New AI Model Breaks Language Barriers with Multimodal Translation

Meta, the company formerly known as Facebook, recently unveiled its latest AI model, SeamlessM4T, which aims to revolutionize language translation. This “massively multilingual” model has the capability to translate speech and text in up to 100 languages, facilitating effective communication between individuals who speak different languages.

What sets SeamlessM4T apart is its ability to handle both text-to-speech and speech-to-text translations, as well as speech-to-speech and text-to-text translations. The model boasts features such as speech recognition, speech-to-text translation, speech-to-speech translation, text-to-text translation, and text-to-speech translation. With support for approximately 100 languages in text translation and 36 languages in speech output, SeamlessM4T offers an extensive range of language capabilities.

Meta’s approach to AI is commendable, as the company is releasing SeamlessM4T under a research license that permits developers to build on the model’s capabilities. This move promotes collaboration and innovation in the field of translation AI. In addition, Meta is releasing SeamlessAlign, a valuable dataset for multimodal translation research, consisting of an impressive 270,000 hours of speech and text alignments. This dataset is expected to facilitate the development of future translation AI models by researchers worldwide.

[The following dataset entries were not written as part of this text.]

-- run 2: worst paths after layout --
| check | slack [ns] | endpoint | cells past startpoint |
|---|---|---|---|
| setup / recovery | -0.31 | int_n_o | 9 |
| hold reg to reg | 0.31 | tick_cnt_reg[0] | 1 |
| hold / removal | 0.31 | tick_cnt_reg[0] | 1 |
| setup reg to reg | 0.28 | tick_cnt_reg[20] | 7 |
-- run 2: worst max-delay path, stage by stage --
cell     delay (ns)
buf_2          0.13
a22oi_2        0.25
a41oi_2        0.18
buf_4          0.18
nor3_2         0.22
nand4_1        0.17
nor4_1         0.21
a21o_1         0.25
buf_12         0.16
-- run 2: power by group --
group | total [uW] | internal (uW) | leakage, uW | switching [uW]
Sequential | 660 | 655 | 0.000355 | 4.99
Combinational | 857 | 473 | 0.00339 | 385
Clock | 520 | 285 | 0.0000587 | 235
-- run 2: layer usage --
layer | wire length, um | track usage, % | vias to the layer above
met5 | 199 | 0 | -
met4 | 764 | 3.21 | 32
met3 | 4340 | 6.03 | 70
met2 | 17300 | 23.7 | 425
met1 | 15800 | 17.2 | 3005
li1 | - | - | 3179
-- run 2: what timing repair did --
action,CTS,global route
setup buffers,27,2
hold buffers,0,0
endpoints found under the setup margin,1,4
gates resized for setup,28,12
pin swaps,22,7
==> src/hw/emc_pkg.sv <==
package emc_pkg;

  // ****************************************************************
  // register map (word index on the plain register port)
  // ****************************************************************
  localparam logic [3:0] EMC_ADDR_CTRL = 4'h0;      // modes, default nibble
  localparam logic [3:0] EMC_ADDR_SLOT = 4'h1;      // slot type write port
  localparam logic [3:0] EMC_ADDR_MGMT = 4'h2;      // management slot control
  localparam logic [3:0] EMC_ADDR_AMASK = 4'h3;     // alarm event mask
  localparam logic [3:0] EMC_ADDR_STAT = 4'h4;      // sticky event status
  localparam logic [3:0] EMC_ADDR_IMASK = 4'h5;     // interrupt mask
  localparam logic [3:0] EMC_ADDR_LEVEL = 4'h6;     // live lead state
  localparam logic [3:0] EMC_ADDR_ALOG = 4'h7;      // alarm log (sticky)
  localparam logic [3:0] EMC_ADDR_SLOTRD = 4'h8;    // slot type read-back

  // ****************************************************************
  // control field layout
  // ****************************************************************
  localparam int EMC_CTRL_RXMODE_LSB = 0;           // 2 bits receive mode
  localparam int EMC_CTRL_OOS_LSB = 2;              // 2 bits out-of-service method
  localparam int EMC_CTRL_DEFNIB_LSB = 4;           // 4 bits default nibble
  localparam int EMC_CTRL_MBIT_LSB = 8;             // index of m-lead bit
  localparam int EMC_CTRL_LAW_BIT = 10;             // read-only a-law flag
  localparam int EMC_MGMT_EN_BIT = 0;               // management slot enable
  localparam int EMC_MGMT_SLOT_LSB = 8;             // management slot number
  localparam int EMC_NISTAT = 3;                    // sticky status bits
  localparam logic [3:0] EMC_DEFNIB_RESET = 4'h0;
  localparam logic [1:0] EMC_MBIT_RESET = 2'h3;     // m lead on bit a
  localparam logic EMC_ALAW = 1'b1;                 // e1 voice always a-law

  // ****************************************************************
  // slot table
  // ****************************************************************
  localparam int EMC_NSLOT = 32;
  localparam int EMC_SLOTW = 3;
  localparam logic [2:0] EMC_SLOT_UNASSIGNED = 3'h0;
  localparam logic [2:0] EMC_SLOT_MGMT = 3'h7;      // management_slot_type
  localparam logic [4:0] EMC_SLOT_ALL = 5'h00;      // slot 0 means all slots
  localparam int EMC_SLOT_NUM_LSB = 0;              // slot write: slot number
  localparam int EMC_SLOT_TYPE_LSB = 8;             // slot write: slot type

  // ****************************************************************
  // events and timing
  // ****************************************************************
  localparam int EMC_NEVT = 11;
  localparam int EMC_CLK_HZ = 25000000;
  localparam int EMC_OOS_HOLD_MS = 2500;            // 2.5 s first phase
  localparam int EMC_OOS_HOLD_CYC = EMC_CLK_HZ / 1000 * EMC_OOS_HOLD_MS;

  typedef enum logic [1:0] {EMC_RX_A, EMC_RX_A_INV, EMC_RX_B, EMC_RX_B_INV} emc_rxmode_e;
  typedef enum logic [1:0] {EMC_OOS_IDLE, EMC_OOS_BUSY, EMC_OOS_IDLE_BUSY,
    EMC_OOS_BUSY_IDLE} emc_oos_e;
  typedef enum {EMC_ST_NORMAL, EMC_ST_FIRST, EMC_ST_SECOND} emc_state_e;

  // register port request
  typedef struct packed {
    logic [3:0] addr;
    logic [31:0] wdata;
    logic wr;
    logic rd;
  } emc_bus_s;

  // e1 event inputs, one pulse per event class
  typedef struct packed {
    logic ais;
    logic remote_mf;
    logic local_mf;
    logic local_sync;
    logic remote_sync;
    logic signal_loss;
    logic excess_err;
    logic crc4;
    logic excess_bpv;
    logic bpv;
    logic slip;
  } emc_evt_s;

endpackage

==> src/hw/emc_mapper.sv <==
`timescale 1ns/1ps
// Function
// - a bit straight: e active when a=1
// - a bit inverted: e active when a=0
// - b bit straight: e active when b=1
// - b bit inverted: e active when b=0
// - non-m transmit bits take default nibble
// - forced idle holds e inactive during oos
// - forced busy holds e active during oos
// - two-phase patterns switch after 2.5 seconds
// - e1 voice channels use a-law
// - per-slot type; slot 0 sets all
// - masked e1 events kept out of log
// - management slot disabled at reset, ip only
module emc_mapper import emc_pkg::*; #(
  parameter int HOLD_CYC = EMC_OOS_HOLD_CYC
) (
  input wire logic core_clk,
  input wire logic reset,
  input wire emc_bus_s bus,
  output logic [31:0] rdata,
  input wire logic [3:0] rx_signaling_nibble,
  input wire logic m_lead,
  input wire logic link_oos,
  input wire emc_evt_s evt,
  output logic e_lead,
  output logic [3:0] tx_signaling_nibble,
  output logic alaw_select,
  output logic mgmt_enable,
  output logic [4:0] mgmt_slot,
  output logic alarm_log_pulse,
  output logic [EMC_NEVT-1:0] alarm_log_evt,
  output logic irq
);

  initial
  begin
    if (HOLD_CYC < 2) $error("emc_mapper: HOLD_CYC too small");
  end

  // ****************************************************************
  // notes
  // ****************************************************************
  // the e lead and the transmit nibble are registered, so each change on
  // the link side shows one cycle later, the same on the level register.
  // the slot table only records types; steering voice or data through the
  // slots is done elsewhere, so a retype here moves no traffic by itself.
  // the phase timer counts core clocks, so HOLD_CYC must follow the real
  // clock rate; at 25 MHz it needs a 26-bit count, the 32-bit one is spare.

  // ****************************************************************
  // state
  // ****************************************************************
  typedef struct packed {
    // configuration written by software
    logic [1:0] rxmode;
    logic [1:0] oos_mode;
    logic [3:0] def_nib;
    logic [1:0] mbit;
    logic [EMC_NSLOT-1:0][EMC_SLOTW-1:0] slot_type;
    logic mgmt_en;
    logic [4:0] mgmt_slot;
    // event masks and sticky records
    logic [EMC_NEVT-1:0] amask;
    logic [EMC_NEVT-1:0] alog;
    logic [2:0] istat;        // oos enter, oos leave, logged event
    logic [2:0] imask;
    logic [4:0] slot_sel;     // slot shown on read-back
    // lead state and registered outputs
    emc_state_e st;
    logic e_q;
    logic [3:0] tx_q;
    logic log_pulse;
    logic [EMC_NEVT-1:0] log_evt;
    logic [31:0] rdata;
  } emc_state_s;

  emc_state_s state_reg;
  emc_state_s state_next;
  logic phase_over;           // first out-of-service phase has run out
  logic mapped_e;             // e lead from received bits alone
  logic [EMC_NEVT-1:0] evt_vec;
  logic [EMC_NEVT-1:0] evt_kept;
  logic [EMC_NSLOT-1:0] slot_wr; // slots hit by the current slot write

  // select and optionally invert the received a or b bit
  function automatic logic map_rx(input logic [1:0] mode, input logic [3:0] nib);
    logic a_bit;
    logic b_bit;
    a_bit = nib[3];
    b_bit = nib[2];
    case (mode)
      EMC_RX_A: map_rx = a_bit;
      EMC_RX_A_INV: map_rx = ~a_bit;
      EMC_RX_B: map_rx = b_bit;
      default: map_rx = ~b_bit;
    endcase
  endfunction

  // slot number carried by a slot-table write
  function automatic logic [4:0] slot_field(input logic [31:0] w);
    slot_field = w[EMC_SLOT_NUM_LSB +: 5];
  endfunction

  // slot type carried by a slot-table write
  function automatic logic [EMC_SLOTW-1:0] type_field(input logic [31:0] w);
    type_field = w[EMC_SLOT_TYPE_LSB +: EMC_SLOTW];
  endfunction

  // ****************************************************************
  // helpers
  // ****************************************************************
  // the timer restarts whenever the link returns, so a short recovery
  // followed by a new outage always begins with a full first phase
  emc_oos_timer #(.HOLD_CYC(HOLD_CYC)) u_timer (
    .core_clk(core_clk),
    .reset(reset),
    .run(link_oos),
    .expired(phase_over)
  );

  assign mapped_e = map_rx(state_reg.rxmode, rx_signaling_nibble);
  assign evt_vec = evt;
  assign evt_kept = evt_vec & ~state_reg.amask;

  // ****************************************************************
  // slot table write decode
  // ****************************************************************
  // one select per slot; slot number 0 in the request hits every slot,
  // so a single write retypes the whole frame
  for (genvar g = 0; g < EMC_NSLOT; g++)
  begin : g_slot_wr
    assign slot_wr[g] = bus.wr && bus.addr == EMC_ADDR_SLOT &&
      (slot_field(bus.wdata) == EMC_SLOT_ALL || slot_field(bus.wdata) == 5'(g));
  end

  // ****************************************************************
  // next state
  // ****************************************************************
  always_comb
  begin
    state_next = state_reg;
    state_next.log_pulse = 1'b0;
    state_next.rdata = 32'h0;

    // out-of-service tracking
    // normal: link in service; first: timed first phase of an outage;
    // second: phase after the timer ran out, kept until the link returns.
    // the fixed patterns walk the same states but ignore the phase
    case (state_reg.st)
      EMC_ST_NORMAL:
      begin
        if (link_oos)
          state_next.st = EMC_ST_FIRST;
      end
      EMC_ST_FIRST:
      begin
        if (!link_oos)
          state_next.st = EMC_ST_NORMAL;
        else if (phase_over)
          state_next.st = EMC_ST_SECOND;
      end
      EMC_ST_SECOND:
      begin
        if (!link_oos)
          state_next.st = EMC_ST_NORMAL;
      end
      default: state_next.st = EMC_ST_NORMAL;
    endcase

    // e lead: forcing first, mapping otherwise
    // received bits are ignored for the whole outage, noise included
    if (link_oos)
    begin
      case (state_reg.oos_mode)
        EMC_OOS_IDLE: state_next.e_q = 1'b0;
        EMC_OOS_BUSY: state_next.e_q = 1'b1;
        EMC_OOS_IDLE_BUSY: state_next.e_q = (state_next.st == EMC_ST_SECOND);
        default: state_next.e_q = (state_next.st != EMC_ST_SECOND);
      endcase
    end
    else
      state_next.e_q = mapped_e;

    // transmit nibble: m lead on its bit, default elsewhere
    state_next.tx_q = state_reg.def_nib;
    // the m bit index names the nibble bit directly, 3 being the a bit
    state_next.tx_q[state_reg.mbit] = m_lead;

    // alarm log takes only unmasked events
    // a masked event leaves neither a pulse nor a log bit behind
    if (|evt_kept)
    begin
      state_next.log_pulse = 1'b1;
      state_next.log_evt = evt_kept;
      state_next.alog = state_reg.alog | evt_kept;
    end

    // register writes
    if (bus.wr)
    begin
      case (bus.addr)
        EMC_ADDR_CTRL:
        begin
          // a mode change takes effect on the next clock, with or without a new nibble
          state_next.rxmode = bus.wdata[EMC_CTRL_RXMODE_LSB +: 2];
          state_next.oos_mode = bus.wdata[EMC_CTRL_OOS_LSB +: 2];
          state_next.def_nib = bus.wdata[EMC_CTRL_DEFNIB_LSB +: 4];
          state_next.mbit = bus.wdata[EMC_CTRL_MBIT_LSB +: 2];
        end
        EMC_ADDR_SLOT:
        begin
          // every selected slot takes the new type at once
          for (int i = 0; i < EMC_NSLOT; i++)
          begin
            if (slot_wr[i])
              state_next.slot_type[i] = type_field(bus.wdata);
          end
          // the read-back port shows the slot named by the last write
          state_next.slot_sel = slot_field(bus.wdata);
        end
        EMC_ADDR_MGMT:
        begin
          // the management slot stays off until software sets the enable
          state_next.mgmt_en = bus.wdata[EMC_MGMT_EN_BIT];
          state_next.mgmt_slot = bus.wdata[EMC_MGMT_SLOT_LSB +: 5];
        end
        EMC_ADDR_AMASK: state_next.amask = bus.wdata[EMC_NEVT-1:0];
        EMC_ADDR_IMASK: state_next.imask = bus.wdata[EMC_NISTAT-1:0];
        default: ;                                 // unmapped writes ignored
      endcase
    end

    // register reads; reading status or log clears it
    // rdata drops back to zero after its one answer cycle, so a bus that
    // ors several slaves together needs no extra gating
    if (bus.rd)
    begin
      case (bus.addr)
        EMC_ADDR_CTRL: state_next.rdata = {21'h0, EMC_ALAW, state_reg.mbit,
          state_reg.def_nib, state_reg.oos_mode, state_reg.rxmode};
        EMC_ADDR_SLOTRD: state_next.rdata = {29'h0, state_reg.slot_type[state_reg.slot_sel]};
        EMC_ADDR_MGMT: state_next.rdata = {19'h0, state_reg.mgmt_slot, 7'h0, state_reg.mgmt_en};
        EMC_ADDR_AMASK: state_next.rdata = {21'h0, state_reg.amask};
        EMC_ADDR_STAT: state_next.rdata = {29'h0, state_reg.istat};
        EMC_ADDR_IMASK: state_next.rdata = {29'h0, state_reg.imask};
        // live view: phase, link state, e lead and the transmit nibble
        EMC_ADDR_LEVEL: state_next.rdata = {25'h0, state_reg.st == EMC_ST_SECOND,
          link_oos, state_reg.e_q, state_reg.tx_q};
        EMC_ADDR_ALOG: state_next.rdata = {21'h0, state_reg.alog};
        default: state_next.rdata = 32'h0;
      endcase
      if (bus.addr == EMC_ADDR_STAT)
        state_next.istat = 3'h0;
      if (bus.addr == EMC_ADDR_ALOG)
        state_next.alog = evt_kept;                // set wins over clear
    end

    // sticky events, set after any clear so the set wins
    // an event in the very cycle of the clearing read is never lost
    if (link_oos && state_reg.st == EMC_ST_NORMAL)
      state_next.istat[0] = 1'b1;
    if (!link_oos && state_reg.st != EMC_ST_NORMAL)
      state_next.istat[1] = 1'b1;
    if (|evt_kept)
      state_next.istat[2] = 1'b1;
  end

  // ****************************************************************
  // registers
  // ****************************************************************
  // synchronous reset; the struct clears first, then def_nib, mbit, st and
  // mgmt_en are given their reset values, of which only mbit is not zero
  always_ff @(posedge core_clk)
  begin
    if (reset)
    begin
      state_reg <= '0;
      state_reg.def_nib <= EMC_DEFNIB_RESET;
      state_reg.mbit <= EMC_MBIT_RESET;
      state_reg.st <= EMC_ST_NORMAL;
      state_reg.mgmt_en <= 1'b0;
    end
    else
      state_reg <= state_next;
  end

  // ****************************************************************
  // outputs
  // ****************************************************************
  // lead and nibble come straight from flip-flops, free of glitches
  assign e_lead = state_reg.e_q;
  assign tx_signaling_nibble = state_reg.tx_q;
  // e1 voice is always a-law; no other companding path is built
  assign alaw_select = EMC_ALAW;
  // management slot only reported when enabled and typed for ip use
  assign mgmt_enable = state_reg.mgmt_en &&
    state_reg.slot_type[state_reg.mgmt_slot] == EMC_SLOT_MGMT;
  assign mgmt_slot = state_reg.mgmt_slot;
  assign alarm_log_pulse = state_reg.log_pulse;
  assign alarm_log_evt = state_reg.log_evt;
  // level interrupt, high while an unmasked sticky bit is set
  assign irq = |(state_reg.istat & state_reg.imask);
  assign rdata = state_reg.rdata;

endmodule // emc_mapper

==> src/hw/emc_oos_timer.sv <==
`timescale 1ns/1ps
// ****************************************************************
// phase timer for the two-phase out-of-service patterns
// ****************************************************************
module emc_oos_timer import emc_pkg::*; #(
  parameter int HOLD_CYC = EMC_OOS_HOLD_CYC
) (
  input wire logic core_clk,
  input wire logic reset,
  input wire logic run,
  output logic expired
);

  initial
  begin
    if (HOLD_CYC < 2) $error("emc_oos_timer: HOLD_CYC too small");
  end

  // timer state held as one struct
  typedef struct packed {
    logic [31:0] cnt;
    logic done;
  } emc_tmr_s;

  emc_tmr_s state_reg;
  emc_tmr_s state_next;

  // count while run is high; restart the moment run drops
  always_comb
  begin
    state_next = state_reg;
    if (!run)
    begin
      state_next.cnt = 32'h0;
      state_next.done = 1'b0;
    end
    else if (!state_reg.done)
    begin
      if (state_reg.cnt == 32'(HOLD_CYC - 1))
        state_next.done = 1'b1;
      else
        state_next.cnt = state_reg.cnt + 32'h1;
    end
  end

  // register the struct
  always_ff @(posedge core_clk)
  begin
    if (reset)
      state_reg <= '0;
    else
      state_reg <= state_next;
  end

  assign expired = state_reg.done;

endmodule // emc_oos_timer

==> config.mk <==
export PLATFORM = sky130hd
export DESIGN_NAME = emc_mapper
export DESIGN_NICKNAME = d
export VERILOG_FILES = /design/src/hw/emc_pkg.sv /design/src/hw/emc_mapper.sv /design/src/hw/emc_oos_timer.sv
export SDC_FILE = /design/constraint.sdc
export NUM_CORES = 1
export LEC_CHECK = 0
export ABC_AREA = 1
export BUFFER_PORTS_ARGS = -buffer_cell sky130_fd_sc_hd__buf_2
export CAP_MARGIN = 20
export CORE_MARGIN = 2
export CORE_UTILIZATION = 52
export CTS_BUF_LIST = sky130_fd_sc_hd__clkbuf_16
export DETAILED_ROUTE_END_ITERATION = 8
export PLACE_DENSITY = 0.74
export SLEW_MARGIN = 20
export SYNTH_ARGS = -nofsm -noshare
export SYNTH_HDL_FRONTEND = slang
export SYNTH_HIERARCHICAL = 1
export SYNTH_SLANG_ARGS = --single-unit
==> constraint.sdc <==
create_clock -name core_clk -period 1.8 [get_ports core_clk]
set_clock_uncertainty 0.05 [all_clocks]
set_input_delay 0 -clock core_clk [delete_from_list [all_inputs] [get_ports core_clk]]
set_output_delay 0 -clock core_clk [all_outputs]
set_load 0.05 [all_outputs]
==> results_dict.tcl <==
set metrics [dict create \
    hold_viol 0 \
    end_kind "primary output" \
    wire_per_inst_um 16.1 \
    path_class "flop to primary output" \
    arrival_ns 2.02 \
    core.rowCount 55 \
    maxCapViolations 0 \
    violations "negative setup slack" \
    placed_cell_area_mm2 0.0125 \
    synth_fa_ha_area_frac 0.00106 \
    htreeDepth 1 \
    netlist.top_cell.by_area "dfxtp_1" \
    ys_seq_area_frac 0.407 \
    layout_common_cells "354 x nand2_1, 237 x dfxtp_1, 202 x a21oi_1" \
    clock_latency_ns 0.54 \
    dp_hpwl_um 23600 \
    syn_inst 1677 \
    synthToLayoutAreaGrowth_pct 18.2 \
    hp-class "input pin to flop" \
    gp_congestion 1.01 \
    die_x_um 155 \
    synth_top_area_share 0.407 \
    synth-async-reset-ratio 0 \
    antenna_found_initial 0 \
    synth_xor_xnor_area_share 0.00743 \
    r2r_slack_ns 0.10 \
    rr_startpoint "u_timer/state_reg[17]$_SDFFE_PP0P_" \
    grt_pass1_wl_um 53700 \
    synth-seq-cells 240 \
    worstSetupStartpoint "mgmt_slot[1]$_SDFFE_PP0P_" \
    routed_wl_um 33900 \
    drcViolationCount 0 \
    io_buffers 72 \
    yosys_most_used_dff "dfxtp_1" \
    drtIter0Drc 963 \
    setup_tns_ns -0.274 \
    fin_crit_sh 1.15 \
    tightest_slew_ns 0.723 \
    vias 11600 \
    ir_worst_vdd_mv 0.756 \
    final-setup-viol-count 1 \
    layout_commonest_cell "nand2_1" \
    clockRootBuffer "clkbuf_16" \
    largest_register_ffs 172 \
    clkTransAtPathRegs_ns 0.07 \
    viasPerCell 5.50 \
    clk_path_buf_depth 3 \
    hold_start "bus[7]" \
    n_antenna_cell 0 \
    slew_headroom 0.517 \
    power_density_mw_per_mm2 827 \
    die_y_um 155 \
    outcome "finished, violations left" \
    critPathRequiredTime_ns 1.75 \
    layout_min_cycle_time_ns 2.07 \
    synth_simple_gate_area_frac 0.265 \
    yosys-top-cells-area "dfxtp_1 41%, nand2_1 11%, a21oi_1 8.7%" \
    die_area_mm2 0.0239 \
    startpoint_type "flop" \
    cts_tree "yes" \
    fmaxAchievable_ghz 0.482 \
    setup_ws_ns -0.274 \
    netlist_area_mm2 0.0118 \
    synth_cell_types 52 \
    grtUsageTotal 0.274 \
    synth_compound_area_frac 0.201 \
    drt_pass1_iterations 5 \
    cts_inserted_buffers 26 \
    fin_area_mm2 0.0139 \
    finalNetCount 1869 \
    muxShareOfSynthArea 0 \
    overflow 0 \
    synth.avg_cell_area_um2 7.03 \
    synth_top_family_by_area "simple AND/OR/NAND/NOR gates" \
    grt_pass1_vias 10600 \
    yosysWarnings 6 \
    ioPinCount 114 \
    crit_fanout 6 \
    pre_cts_ws_ns 0.0627 \
    rsz0062_at_grt "yes" \
    coreArea_mm2 0.0224 \
    drtAntennaViolNets 0 \
    start_util 0.526 \
    synth_edf_count 0 \
    total_power_mw 11.5 \
    leakage_nw 5.50 \
    clock_sinks 240 \
    grt_max_degree 66 \
    drive_gt1_frac 0.142 \
    slew_violations 0 \
]
==> through the flow <==
stage	util	hold slack (ns)	instances
finish	0.621	0.241	2113
floorplan	-	0.0758	1725
global route	0.621	0.280	2113
CTS	0.612	0.0102	2105
detailed placement	0.557	0.245	2021
global placement	0.557	0.231	2021
==> area by class of cell <==
cell class	instances	area (um^2)
clock buffer	26	651
timing repair buffer	180	1370
multi-input combinational	1189	5940
sequential	240	4810
tap	285	357
fill	1995	8500
clock inverter	19	150
inverter	174	667
==> routing by layer <==
layer  wire, um  vias up  track usage
met3       2500       97       0.0460
met1      14500     5340        0.365
met4       1190        0       0.0966
li1           -     5740            -
met2      15800      443        0.452
met5          0        -            0
==> where the power goes <==
part,total [mW],internal (mW),switching (mW)
clock network,5.09,2.90,2.20
logic,0.958,0.277,0.681
registers,5.47,5.42,0.0526
total,11.5,8.60,2.93
==> path summary, 6_finish.rpt <==
path                                                      endpoint  cells past startpoint
worst max-delay path                                   mgmt_enable                      8
worst min-delay path                   state_reg[108]$_SDFFE_PP0P_                      4
worst max register to register  u_timer/state_reg[20]$_SDFFE_PP0P_                     10
worst min register to register       alarm_log_evt[6]$_SDFFE_PP0N_                      2
==> Yosys cell counts (all sizes together) (2+ instances only) <==
master and number:
a21oi 210, o211ai 7, o21ai 151, o22ai 6, inv 172, dfxtp 240
nor2 160, nor3 12, xnor2 2, o221ai 2, nand4 38, o21a 12
nor4 3, a221oi 7, conb 2, clkinv 2, clkbuf 51, a31oi 8
nand3 131, buf 74, a211oi 9, nand2 362, xor2 8
==> critical path, cell delays in order (launching register included) <==
cell     delay (ns)
dfxtp_4        0.39
buf_6          0.15
nand4_1        0.12
nand3_1        0.12
nand3_1        0.10
nand3_2        0.11
nand3_1        0.12
a21oi_4        0.19
buf_6          0.17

To train SeamlessM4T, Meta’s researchers created a multimodal corpus called SeamlessAlign, comprising over 470,000 hours of automatically aligned speech translations. They further refined this corpus using human-labeled and pseudo-labeled data, resulting in an extensive training set totaling 406,000 hours. While Meta is somewhat discreet about the sources of its training data, the text data is derived from a dataset deployed in NLLB, comprising sentences sourced from various reputable platforms and translated by professional human translators. As for the speech data, it comes from a vast repository of web audio, amounting to 4 million hours, with 1 million hours in English.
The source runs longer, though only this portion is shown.